From the Editor, December 2008
Volume Number: 24
Issue Number: 12
Column Tag: Editorial
From the Editor, December 2008
Year-end, and many start to look back. The Apple community has been exceptionally fortunate with a growing ecology and mind-share. So really, it's time to look forward. Now is a great time to be looking to more efficiently manage what you have, and to be evaluating expansion of Apple in your environment. This can include Macintosh, Xserve and, of course, the iPhone.

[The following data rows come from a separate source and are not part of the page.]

==> src/rtl/lsjm_pkg.sv <==
// lsjm_pkg: shared types and constants for the link session loss and jitter monitor
// used by lsjm_session and link_session_loss_jitter_monitor_core; no dependencies
`timescale 1ns / 1ps

package lsjm_pkg;

  // header sync bytes and the handle value that means not connected
  localparam logic [7:0]  HDR_SYNC0   = 8'hAA;
  localparam logic [7:0]  HDR_SYNC1   = 8'h55;
  localparam logic [15:0] HANDLE_NONE = 16'hFFFF;
  localparam logic [15:0] TARGET_RST  = 16'd1000;
  localparam logic [15:0] HDR_MIN_LEN = 16'd4;

  // saturation limits
  localparam int          JIT_W     = 48;
  localparam logic [15:0] CNT16_MAX = 16'hFFFF;
  localparam logic [31:0] CNT32_MAX = 32'hFFFF_FFFF;
  localparam logic [JIT_W-1:0] JIT_MAX = 48'hFFFF_FFFF_FFFF;

  // configuration register indexes
  localparam logic [1:0] CFG_HANDLE_ONE = 2'd0;
  localparam logic [1:0] CFG_HANDLE_TWO = 2'd1;
  localparam logic [1:0] CFG_TARGET     = 2'd2;

  // matched node codes
  localparam logic [1:0] NODE_NONE = 2'd0;
  localparam logic [1:0] NODE_ONE  = 2'd1;
  localparam logic [1:0] NODE_TWO  = 2'd2;

  // per-packet fields a session update needs besides the timestamp
  typedef struct packed {
    logic [15:0] len;
    logic [15:0] seq;
  } event_t;

  // statistics of a session that this packet completed
  typedef struct packed {
    logic             done;
    logic [15:0]      pkt_count;
    logic [31:0]      lost;
    logic [31:0]      bytes;
    logic [JIT_W-1:0] jitter_sum;
  } report_t;

endpackage
$ cat config.mk
export PLATFORM = sky130hd
export DESIGN_NAME = battery_level_gauge_hysteresis
export DESIGN_NICKNAME = d
export VERILOG_FILES = /design/src/design/blgh_pkg.sv /design/src/design/battery_level_gauge_hysteresis.sv
export SDC_FILE = /design/constraint.sdc
export NUM_CORES = 1
export LEC_CHECK = 0
export BUFFER_PORTS_ARGS = -buffer_cell sky130_fd_sc_hd__buf_2
export CORE_UTILIZATION = 50
export DETAILED_ROUTE_END_ITERATION = 16
export GPL_TIMING_DRIVEN = 0
export PLACE_DENSITY = 0.85
export SLEW_MARGIN = 0
export SYNTH_ARGS = -nofsm -noshare
export SYNTH_HDL_FRONTEND = slang
export SYNTH_SLANG_ARGS = --single-unit
$ cat constraint.sdc
create_clock -name clock -period 5.05 [get_ports clock]
set_input_delay 1.01 -clock clock [delete_from_list [all_inputs] [get_ports clock]]
set_output_delay 1.01 -clock clock [all_outputs]
set_load 0.01 [all_outputs]
$ cat src/design/blgh_pkg.sv
// Shared types, register codes and threshold constants for the battery level gauge.
// No dependencies; the top level refers to these by scoped names.
package blgh_pkg;

   // Register indexes, taken from paddr[3:2].
   localparam logic [1:0] REG_FORCE_READING = 2'd0;
   localparam logic [1:0] REG_EMPTY_MARK    = 2'd1;
   localparam logic [1:0] REG_GOOD_MARK     = 2'd2;

   localparam logic [11:0] EMPTY_MARK_RESET = 12'd1145;
   localparam logic [11:0] GOOD_MARK_RESET  = 12'd1550;

   // Charge timer actions.
   localparam logic [1:0] ACT_KEEP  = 2'd0;
   localparam logic [1:0] ACT_CLEAR = 2'd1;
   localparam logic [1:0] ACT_CLAMP = 2'd2;

   // Offset thresholds above the empty mark.
   localparam logic [11:0] OFF_FULL       = 12'd422;
   localparam logic [11:0] OFF_NEAR_FULL  = 12'd350;
   localparam logic [11:0] OFF_RISE_SIX   = 12'd355;
   localparam logic [11:0] OFF_HOLD_SIX   = 12'd396;
   localparam logic [11:0] OFF_CLAMP      = 12'd395;
   localparam logic [15:0] CHARGE_CLAMP_S = 16'd600;
   localparam logic [11:0] OFF_BAND5      = 12'd325;
   localparam logic [11:0] OFF_BAND4      = 12'd260;
   localparam logic [11:0] OFF_BAND3      = 12'd200;
   localparam logic [11:0] OFF_BAND2      = 12'd100;
   localparam logic [11:0] DOWN_BAND5     = 12'd365;
   localparam logic [11:0] DOWN_BAND4     = 12'd320;
   localparam logic [11:0] DOWN_BAND3     = 12'd260;
   localparam logic [11:0] DOWN_BAND2     = 12'd190;
   localparam logic [11:0] DOWN_BAND1     = 12'd90;

   localparam logic [2:0] LEVEL_EMPTY = 3'd0;
   localparam logic [2:0] LEVEL_SIX   = 3'd6;
   localparam logic [2:0] LEVEL_FULL  = 3'd7;

   localparam logic [3:0] CONFIRM_COUNT_MAX = 4'd10;
   localparam logic [3:0] WARN_BLINK_COUNT  = 4'd10;
   localparam logic [3:0] WARN_COUNT_MAX    = 4'd11;

   typedef struct packed {
      logic [11:0] reading;
      logic        output_active;
      logic [15:0] charge_seconds;
   } req_payload_type;

   typedef struct packed {
      logic [2:0] level;
      logic       start_blink;
      logic       clear_full_count;
      logic [1:0] charge_time_action;
   } rsp_payload_type;

endpackage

The iPhone has been praised for its ease of use, its design aesthetic and its ability to access the "full Internet." And that was before the v2 OS shipped. Version 2 ushered in the development SDK and the App Store. There was just one problem - the NDA that seemed like it was never going to be lifted. There was an incredible amount of frustration, derision and disbelief in the developer community. The issue was simple: you couldn't talk about iPhone development outside of your workgroup (ok, that was simplified, but gets the idea across). This included the publishing community. Affecting books, blog posts and periodicals like this - even we couldn't publish articles about iPhone development.

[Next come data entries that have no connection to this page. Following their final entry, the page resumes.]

[src/sv/etp_core.sv]
`timescale 1ns / 1ps

module etp_core (
    input  logic               i_clk,
    input  logic               i_rst_n,
    input  logic               i_step,
    input  etp_pkg::t_char_req i_item,
    output etp_pkg::t_core_res o_res
);

    localparam logic [7:0] CH_ZERO  = 8'h30;
    localparam logic [7:0] CH_NINE  = 8'h39;
    localparam logic [7:0] CH_UP_A  = 8'h41;
    localparam logic [7:0] CH_UP_Z  = 8'h5a;
    localparam logic [7:0] CH_A     = 8'h61;
    localparam logic [7:0] CH_F     = 8'h66;
    localparam logic [7:0] CH_H     = 8'h68;
    localparam logic [7:0] CH_K     = 8'h6b;
    localparam logic [7:0] CH_M     = 8'h6d;
    localparam logic [7:0] CH_X     = 8'h78;
    localparam logic [7:0] CASE_BIT = 8'h20;
    localparam logic [7:0] HEX_BIAS = 8'h57;

    // weight of the next fraction digit, highest decade first
    function automatic logic [etp_pkg::FRAC_W-1:0] frac_place(
        input logic       mega,
        input logic [2:0] digits
    );
        logic [etp_pkg::FRAC_W-1:0] place;
        place = '0;
        case ({mega, digits})
            4'b0000: place = 20'd100;
            4'b0001: place = 20'd10;
            4'b0010: place = 20'd1;
            4'b1000: place = 20'd100000;
            4'b1001: place = 20'd10000;
            4'b1010: place = 20'd1000;
            4'b1011: place = 20'd100;
            4'b1100: place = 20'd10;
            4'b1101: place = 20'd1;
            default: place = '0;
        endcase
        return place;
    endfunction

    etp_pkg::t_mode             r_mode;
    etp_pkg::t_mode             n_mode;
    etp_pkg::t_value            r_whole;
    etp_pkg::t_value            n_whole;
    logic [etp_pkg::FRAC_W-1:0] r_frac;
    logic [etp_pkg::FRAC_W-1:0] n_frac;
    logic [2:0]                 r_digits;
    logic [2:0]                 n_digits;
    logic                       r_mega;
    logic                       n_mega;
    etp_pkg::t_count            r_count;
    etp_pkg::t_count            n_count;

    logic [7:0] w_c;
    logic [7:0] w_lc;
    logic       w_begin;
    logic       w_is_dec;
    logic       w_is_zero;
    logic       w_is_hex;
    logic       w_is_xh;
    logic       w_is_km;
    logic [3:0] w_dec_d;
    logic [3:0] w_hex_d;
    logic       w_frac_room;
    etp_pkg::t_count            w_bump;
    etp_pkg::t_value            w_mul_ten;
    etp_pkg::t_value            w_mul_scale;
    logic [etp_pkg::FRAC_W-1:0] w_frac_add;
    etp_pkg::t_value            w_frac_sum;

    assign w_c       = i_item.char_in;
    assign w_begin   = i_item.begin_token;
    assign w_lc      = (w_c >= CH_UP_A && w_c <= CH_UP_Z) ? (w_c | CASE_BIT) : w_c;
    assign w_is_dec  = (w_c >= CH_ZERO) && (w_c <= CH_NINE);
    assign w_is_zero = (w_c == CH_ZERO);
    assign w_is_hex  = w_is_dec || ((w_lc >= CH_A) && (w_lc <= CH_F));
    assign w_is_xh   = (w_lc == CH_X) || (w_lc == CH_H);
    assign w_is_km   = (w_lc == CH_K) || (w_lc == CH_M);
    assign w_dec_d   = 4'(w_c - CH_ZERO);
    assign w_hex_d   = w_is_dec ? w_dec_d : 4'(w_lc - HEX_BIAS);

    assign w_frac_room = r_digits < (r_mega ? 3'd6 : 3'd3);
    assign w_bump      = (r_count < etp_pkg::COUNT_LIM) ? r_count + 1'b1 : r_count;
    assign w_mul_ten   = etp_pkg::t_value'(r_whole * etp_pkg::SCALE_TEN)
                       + etp_pkg::t_value'(w_dec_d);
    assign w_mul_scale = etp_pkg::t_value'(r_whole *
                         ((w_lc == CH_M) ? etp_pkg::SCALE_MEGA : etp_pkg::SCALE_KILO));
    assign w_frac_add  = etp_pkg::FRAC_W'(frac_place(r_mega, r_digits) * w_dec_d);
    // fraction is kept already scaled, so the missing decades are zero
    assign w_frac_sum  = r_whole + etp_pkg::t_value'(r_frac);

    // next state
    always_comb begin
        n_mode = r_mode;
        if (w_begin) begin
            if (w_is_zero) begin
                n_mode = etp_pkg::MODE_ZERO;
            end else if (w_is_xh) begin
                n_mode = etp_pkg::MODE_HEXPFX;
            end else if (w_is_dec) begin
                n_mode = etp_pkg::MODE_DEC;
            end else begin
                n_mode = etp_pkg::MODE_IDLE;
            end
        end else begin
            case (r_mode)
                etp_pkg::MODE_ZERO, etp_pkg::MODE_DEC: begin
                    if (r_mode == etp_pkg::MODE_ZERO && w_is_xh) begin
                        n_mode = etp_pkg::MODE_HEXPFX;
                    end else if (w_is_dec) begin
                        n_mode = etp_pkg::MODE_DEC;
                    end else if (w_is_km) begin
                        n_mode = etp_pkg::MODE_FRAC;
                    end else begin
                        n_mode = etp_pkg::MODE_IDLE;
                    end
                end
                etp_pkg::MODE_FRAC: begin
                    n_mode = w_is_dec ? etp_pkg::MODE_FRAC : etp_pkg::MODE_IDLE;
                end
                etp_pkg::MODE_HEXPFX, etp_pkg::MODE_HEX: begin
                    n_mode = w_is_hex ? etp_pkg::MODE_HEX : etp_pkg::MODE_IDLE;
                end
                default: n_mode = etp_pkg::MODE_IDLE;
            endcase
        end
    end

    // datapath and result
    always_comb begin
        n_whole  = r_whole;
        n_frac   = r_frac;
        n_digits = r_digits;
        n_mega   = r_mega;
        n_count  = r_count;
        o_res    = '0;
        if (w_begin) begin
            n_frac   = '0;
            n_digits = '0;
            n_mega   = 1'b0;
            n_whole  = '0;
            if (w_is_dec || w_is_xh) begin
                n_count = etp_pkg::t_count'(1);
                if (w_is_dec) begin
                    n_whole = etp_pkg::t_value'(w_dec_d);
                end
            end else begin
                n_count   = '0;
                o_res.valid = 1'b1;
            end
        end else begin
            case (r_mode)
                etp_pkg::MODE_ZERO, etp_pkg::MODE_DEC: begin
                    if (r_mode == etp_pkg::MODE_ZERO && w_is_xh) begin
                        n_count = w_bump;
                    end else if (w_is_dec) begin
                        n_whole = w_mul_ten;
                        n_count = w_bump;
                    end else if (w_is_km) begin
                        n_mega   = (w_lc == CH_M);
                        n_whole  = w_mul_scale;
                        n_frac   = '0;
                        n_digits = '0;
                        n_count  = w_bump;
                    end else begin
                        o_res.valid        = 1'b1;
                        o_res.rsp.number   = 32'(r_whole);
                        o_res.rsp.parse_ok = 1'b1;
                        o_res.rsp.chars_used = 8'(r_count);
                    end
                end
                etp_pkg::MODE_FRAC: begin
                    if (w_is_dec) begin
                        if (w_frac_room) begin
                            n_frac   = r_frac + w_frac_add;
                            n_digits = r_digits + 3'd1;
                        end
                        n_count = w_bump;
                    end else begin
                        o_res.valid        = 1'b1;
                        o_res.rsp.number   = 32'(w_frac_sum);
                        o_res.rsp.parse_ok = 1'b1;
                        o_res.rsp.chars_used = 8'(r_count);
                    end
                end
                etp_pkg::MODE_HEXPFX: begin
                    if (w_is_hex) begin
                        n_whole = etp_pkg::t_value'(w_hex_d);
                        n_count = w_bump;
                    end else begin
                        o_res.valid          = 1'b1;
                        o_res.rsp.chars_used = 8'(r_count);
                    end
                end
                etp_pkg::MODE_HEX: begin
                    if (w_is_hex) begin
                        n_whole = {r_whole[etp_pkg::VALUE_BITS-5:0], w_hex_d};
                        n_count = w_bump;
                    end else begin
                        o_res.valid        = 1'b1;
                        o_res.rsp.number   = 32'(r_whole);
                        o_res.rsp.parse_ok = 1'b1;
                        o_res.rsp.chars_used = 8'(r_count);
                    end
                end
                default: begin
                    n_whole = r_whole;
                end
            endcase
        end
        if (!i_step) begin
            o_res.valid = 1'b0;
        end
    end

    always_ff @(posedge i_clk) begin
        if (!i_rst_n) begin
            r_mode <= etp_pkg::MODE_IDLE;
        end else if (i_step) begin
            r_mode <= n_mode;
        end
    end

    always_ff @(posedge i_clk) begin
        if (i_step) begin
            r_whole  <= n_whole;
            r_frac   <= n_frac;
            r_digits <= n_digits;
            r_mega   <= n_mega;
            r_count  <= n_count;
        end
    end

endmodule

Fortunately, the NDA was lifted, and we can let our queued-up articles fly. This month, we have our first iPhone article, that gives you the concepts, and eases you into creating applications for the iPhone. Rich Warren brings you, "Built for iPhone 2.0".
That doesn't mean we intend to become iPhoneTech Magazine. Greg Neagle brings us another practical MacEnterprise article that teaches System Administrators how to manage non-standard apps, using Firefox as an example.
This looking forward that I'm talking about certainly includes shoring up your own skills and, ideally, learning something new. If you're a System Administrator, there's no better way to expand your skill set and increase your value than learning to create scripts and applications that not only make your job easier, but give power to your users. No matter if it's creating Dashboard Widgets ("A Dashboard Widget that Supports Drag-and-Drop") or learning Python for system administration ("Learning Python on the Mac"), MacTech can help.
For those following Dave Dribin down the deeper path of development, this month, The Road to Code presents an introduction to Core Data for archiving your objects. See how easy and elegant Cocoa handles this traditionally cumbersome task.
For those looking to get a little insight into the thinking of a developer - one of the more prolific on the Mac - this month's MacTech Spotlight features Mark Dalrymple. Co-author of several Mac development books, owner of Borkware, and developer of several cool Google-Mac products, it's always good to hear the perspective of someone into development as deep as Mark.
Looking forward again, next month brings us Macworld, annual gathering for the Apple faithful and more recently, hordes of "switchers." As always, MacTech will be on-site, with a booth and roaming about. So, please be sure to say hello! Have a great holiday and New Year! See you at the show.